Все эти дни мы практически не расставались. Ни до, ни после мы не проводили столько времени вместе, а ее рука не была так надежно спрятана в моей… Это горькое счастье, увы.

Однако мне требуется перезагрузка. Последние недели совершенно измотали меня. Я напряжен настолько, что меня рвет без причины. Обычно Жанна засыпала еще до заката солнца. И тогда у меня были час или два, чтобы поехать на квартиру, принять душ и наконец обнять сына. Единственное, что меня успокаивало, — океан. Я прижимал Платона к груди и шел вдоль воды. Кажется, мы с сыном прошли так десятки километров, молчаливо беседуя и улыбаясь друг другу. На всё про всё у нас было не так много времени. Вскоре Платон отправлялся на руки к бабушке, а я возвращался в больницу с домашними бульоном и котлетами. Снова и снова проделывал этот путь через больничный пустырь в вестибюль, к лифту, потом на этаж в отделение, всякий раз со страхом приближаясь к двери: как она там? Она жива? Ей не больно?

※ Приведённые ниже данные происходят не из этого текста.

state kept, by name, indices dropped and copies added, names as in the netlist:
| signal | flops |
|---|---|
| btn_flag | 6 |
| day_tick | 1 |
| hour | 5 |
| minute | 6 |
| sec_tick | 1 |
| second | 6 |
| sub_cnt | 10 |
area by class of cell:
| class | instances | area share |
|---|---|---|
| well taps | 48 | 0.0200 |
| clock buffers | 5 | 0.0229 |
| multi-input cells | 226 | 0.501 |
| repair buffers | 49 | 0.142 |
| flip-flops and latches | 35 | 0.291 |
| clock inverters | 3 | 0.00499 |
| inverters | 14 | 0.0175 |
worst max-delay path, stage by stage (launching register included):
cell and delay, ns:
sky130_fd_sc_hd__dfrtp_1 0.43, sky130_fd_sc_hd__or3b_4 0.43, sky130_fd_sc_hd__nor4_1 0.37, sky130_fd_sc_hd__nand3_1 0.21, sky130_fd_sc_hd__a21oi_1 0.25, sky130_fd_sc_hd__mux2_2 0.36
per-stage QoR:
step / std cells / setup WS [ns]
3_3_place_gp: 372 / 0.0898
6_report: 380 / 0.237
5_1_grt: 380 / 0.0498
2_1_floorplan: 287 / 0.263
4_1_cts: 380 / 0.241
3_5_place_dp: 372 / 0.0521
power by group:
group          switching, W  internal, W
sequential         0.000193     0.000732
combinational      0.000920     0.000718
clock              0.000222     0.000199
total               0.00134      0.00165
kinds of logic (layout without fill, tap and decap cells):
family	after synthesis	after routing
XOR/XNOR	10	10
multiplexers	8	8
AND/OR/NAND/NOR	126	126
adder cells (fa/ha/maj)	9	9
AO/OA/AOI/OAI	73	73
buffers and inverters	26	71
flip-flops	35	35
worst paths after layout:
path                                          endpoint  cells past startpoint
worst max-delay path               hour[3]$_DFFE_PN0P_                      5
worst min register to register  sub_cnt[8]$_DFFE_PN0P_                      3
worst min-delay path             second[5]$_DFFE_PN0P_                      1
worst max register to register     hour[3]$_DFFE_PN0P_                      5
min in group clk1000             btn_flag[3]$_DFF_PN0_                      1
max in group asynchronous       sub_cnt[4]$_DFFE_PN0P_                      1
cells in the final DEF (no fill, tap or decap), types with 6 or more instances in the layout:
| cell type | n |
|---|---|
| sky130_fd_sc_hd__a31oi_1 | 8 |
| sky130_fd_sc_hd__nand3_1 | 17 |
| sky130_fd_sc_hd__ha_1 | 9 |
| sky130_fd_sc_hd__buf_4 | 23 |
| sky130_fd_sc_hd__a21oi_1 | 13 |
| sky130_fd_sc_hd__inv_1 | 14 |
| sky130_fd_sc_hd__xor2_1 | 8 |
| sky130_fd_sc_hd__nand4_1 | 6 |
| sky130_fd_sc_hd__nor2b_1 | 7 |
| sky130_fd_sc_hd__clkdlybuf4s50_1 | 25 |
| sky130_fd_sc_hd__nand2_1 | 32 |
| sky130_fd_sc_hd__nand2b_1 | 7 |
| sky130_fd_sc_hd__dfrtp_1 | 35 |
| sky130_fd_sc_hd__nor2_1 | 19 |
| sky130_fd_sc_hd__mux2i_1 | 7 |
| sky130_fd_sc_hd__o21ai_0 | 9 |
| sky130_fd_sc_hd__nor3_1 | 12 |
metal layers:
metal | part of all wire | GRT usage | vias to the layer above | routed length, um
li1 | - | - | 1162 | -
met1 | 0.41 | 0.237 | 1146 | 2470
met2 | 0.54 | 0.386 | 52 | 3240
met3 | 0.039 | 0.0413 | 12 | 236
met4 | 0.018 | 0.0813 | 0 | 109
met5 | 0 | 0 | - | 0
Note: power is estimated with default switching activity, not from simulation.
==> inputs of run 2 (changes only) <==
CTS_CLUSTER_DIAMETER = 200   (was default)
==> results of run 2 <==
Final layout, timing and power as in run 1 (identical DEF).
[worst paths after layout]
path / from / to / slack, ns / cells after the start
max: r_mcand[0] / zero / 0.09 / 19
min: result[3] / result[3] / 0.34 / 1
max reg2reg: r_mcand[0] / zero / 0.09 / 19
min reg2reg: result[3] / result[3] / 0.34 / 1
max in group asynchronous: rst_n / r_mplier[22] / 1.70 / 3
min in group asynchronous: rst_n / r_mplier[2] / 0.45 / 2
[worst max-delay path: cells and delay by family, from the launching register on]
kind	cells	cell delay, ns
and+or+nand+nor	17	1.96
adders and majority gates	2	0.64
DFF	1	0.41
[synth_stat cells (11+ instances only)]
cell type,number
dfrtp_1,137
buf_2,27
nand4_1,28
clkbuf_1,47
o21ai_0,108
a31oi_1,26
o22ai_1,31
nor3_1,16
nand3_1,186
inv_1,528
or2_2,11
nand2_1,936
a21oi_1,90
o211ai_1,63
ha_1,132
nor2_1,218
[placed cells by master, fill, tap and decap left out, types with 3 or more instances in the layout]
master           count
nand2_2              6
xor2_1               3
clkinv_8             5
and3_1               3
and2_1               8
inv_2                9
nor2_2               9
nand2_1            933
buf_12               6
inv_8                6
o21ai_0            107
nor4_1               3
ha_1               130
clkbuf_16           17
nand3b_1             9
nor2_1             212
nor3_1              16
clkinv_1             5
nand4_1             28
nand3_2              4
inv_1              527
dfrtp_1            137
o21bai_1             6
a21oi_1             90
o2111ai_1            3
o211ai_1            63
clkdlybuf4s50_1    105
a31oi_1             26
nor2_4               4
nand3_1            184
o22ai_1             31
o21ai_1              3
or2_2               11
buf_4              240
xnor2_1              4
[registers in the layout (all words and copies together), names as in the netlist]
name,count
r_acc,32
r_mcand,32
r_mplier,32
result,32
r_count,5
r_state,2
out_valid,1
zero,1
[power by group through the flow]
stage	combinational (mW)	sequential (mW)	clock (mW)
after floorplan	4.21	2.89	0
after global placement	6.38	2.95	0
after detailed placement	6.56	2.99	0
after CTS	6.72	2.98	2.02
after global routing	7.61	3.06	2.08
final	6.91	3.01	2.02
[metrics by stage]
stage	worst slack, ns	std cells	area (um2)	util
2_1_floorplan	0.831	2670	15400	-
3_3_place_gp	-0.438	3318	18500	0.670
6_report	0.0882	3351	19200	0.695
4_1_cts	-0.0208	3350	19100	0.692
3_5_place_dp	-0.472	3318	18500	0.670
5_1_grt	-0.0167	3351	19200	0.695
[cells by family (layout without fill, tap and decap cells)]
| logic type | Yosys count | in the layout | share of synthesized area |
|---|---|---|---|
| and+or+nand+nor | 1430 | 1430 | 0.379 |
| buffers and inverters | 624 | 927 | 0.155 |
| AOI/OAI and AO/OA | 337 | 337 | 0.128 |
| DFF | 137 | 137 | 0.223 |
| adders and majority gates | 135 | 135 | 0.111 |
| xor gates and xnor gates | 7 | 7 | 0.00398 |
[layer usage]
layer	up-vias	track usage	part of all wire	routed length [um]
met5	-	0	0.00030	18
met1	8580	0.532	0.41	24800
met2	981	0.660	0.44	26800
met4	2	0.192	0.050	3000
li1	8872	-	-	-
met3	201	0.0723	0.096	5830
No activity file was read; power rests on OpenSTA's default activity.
**config.mk**
```make
export PLATFORM = sky130hd
export DESIGN_NAME = car_sensor_emulator
export DESIGN_NICKNAME = d
export VERILOG_FILES = /design/src/rtl/car_sensor_emulator.sv
export SDC_FILE = /design/constraint.sdc
export NUM_CORES = 1
export LEC_CHECK = 0
export CAP_MARGIN = 20
export CORE_UTILIZATION = 65
export DETAILED_ROUTE_END_ITERATION = 6
export DONT_BUFFER_PORTS = 1
export PLACE_DENSITY = 0.91
export SLEW_MARGIN = 20
export SYNTH_ARGS = -nofsm -noshare
export SYNTH_HDL_FRONTEND = slang
export SYNTH_SLANG_ARGS = --single-unit
export TNS_END_PERCENT = 1
```
**constraint.sdc**
```tcl
create_clock -name clk -period 6 [get_ports clk]
set_input_delay 1.2 -clock clk [delete_from_list [all_inputs] [get_ports clk]]
set_output_delay 1.2 -clock clk [all_outputs]
set_load 0.005 [all_outputs]
```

И еще, наверное, один вопрос, который тогда я сам себе не задавал, и Жанна не спрашивала, да и никто не интересовался: почему именно я? Из всего окружения Жанны врачи — так повелось с самого начала — общались только со мной: я единственный говорил по-английски, единственный, кто всегда был рядом, и единственный, кто принимал решения. В истории болезни было написано: в непредвиденном случае звонить Дмитрию. Всё это само собой оказалось моим делом. Другого и быть не могло: я — ее муж, ее мужчина, отец ее ребенка. Не то чтобы за место у больничной койки, на посту у капельницы или в очереди на прием к врачам между родными Жанны шла битва. Признаться, желающих не было. И иногда складывалось ощущение, что никто из них просто не понимает серьезности положения. Я не спорил и ничему не удивлялся — было не до этого.

Отец Жанны приехал спустя месяц, когда мы уже улетали из США в Германию. Мне очень ясно запомнился эпизод прощания. Мы с Жанной в автомобиле скорой помощи. Вот-вот захлопнут двери и нас увезут к медицинскому борту. Наш крохотный сын остается на руках бабушки. Они прилетят гражданским рейсом. Все стараются держаться. Один лишь отец, обливаясь слезами, повторяет: «Дима, Дима, вылечи ее». Но сам никуда не летит. Почему? Не летит.

Если бы это было в моих силах — прогнать смерть насовсем… Пусть схватка была бы тяжелой и шансы не равны. Но я не волшебник. И всё, что нам оставалось, — бороться, не переставать любить друг друга и улыбаться, какими бы тяжелыми ни выдавались дни.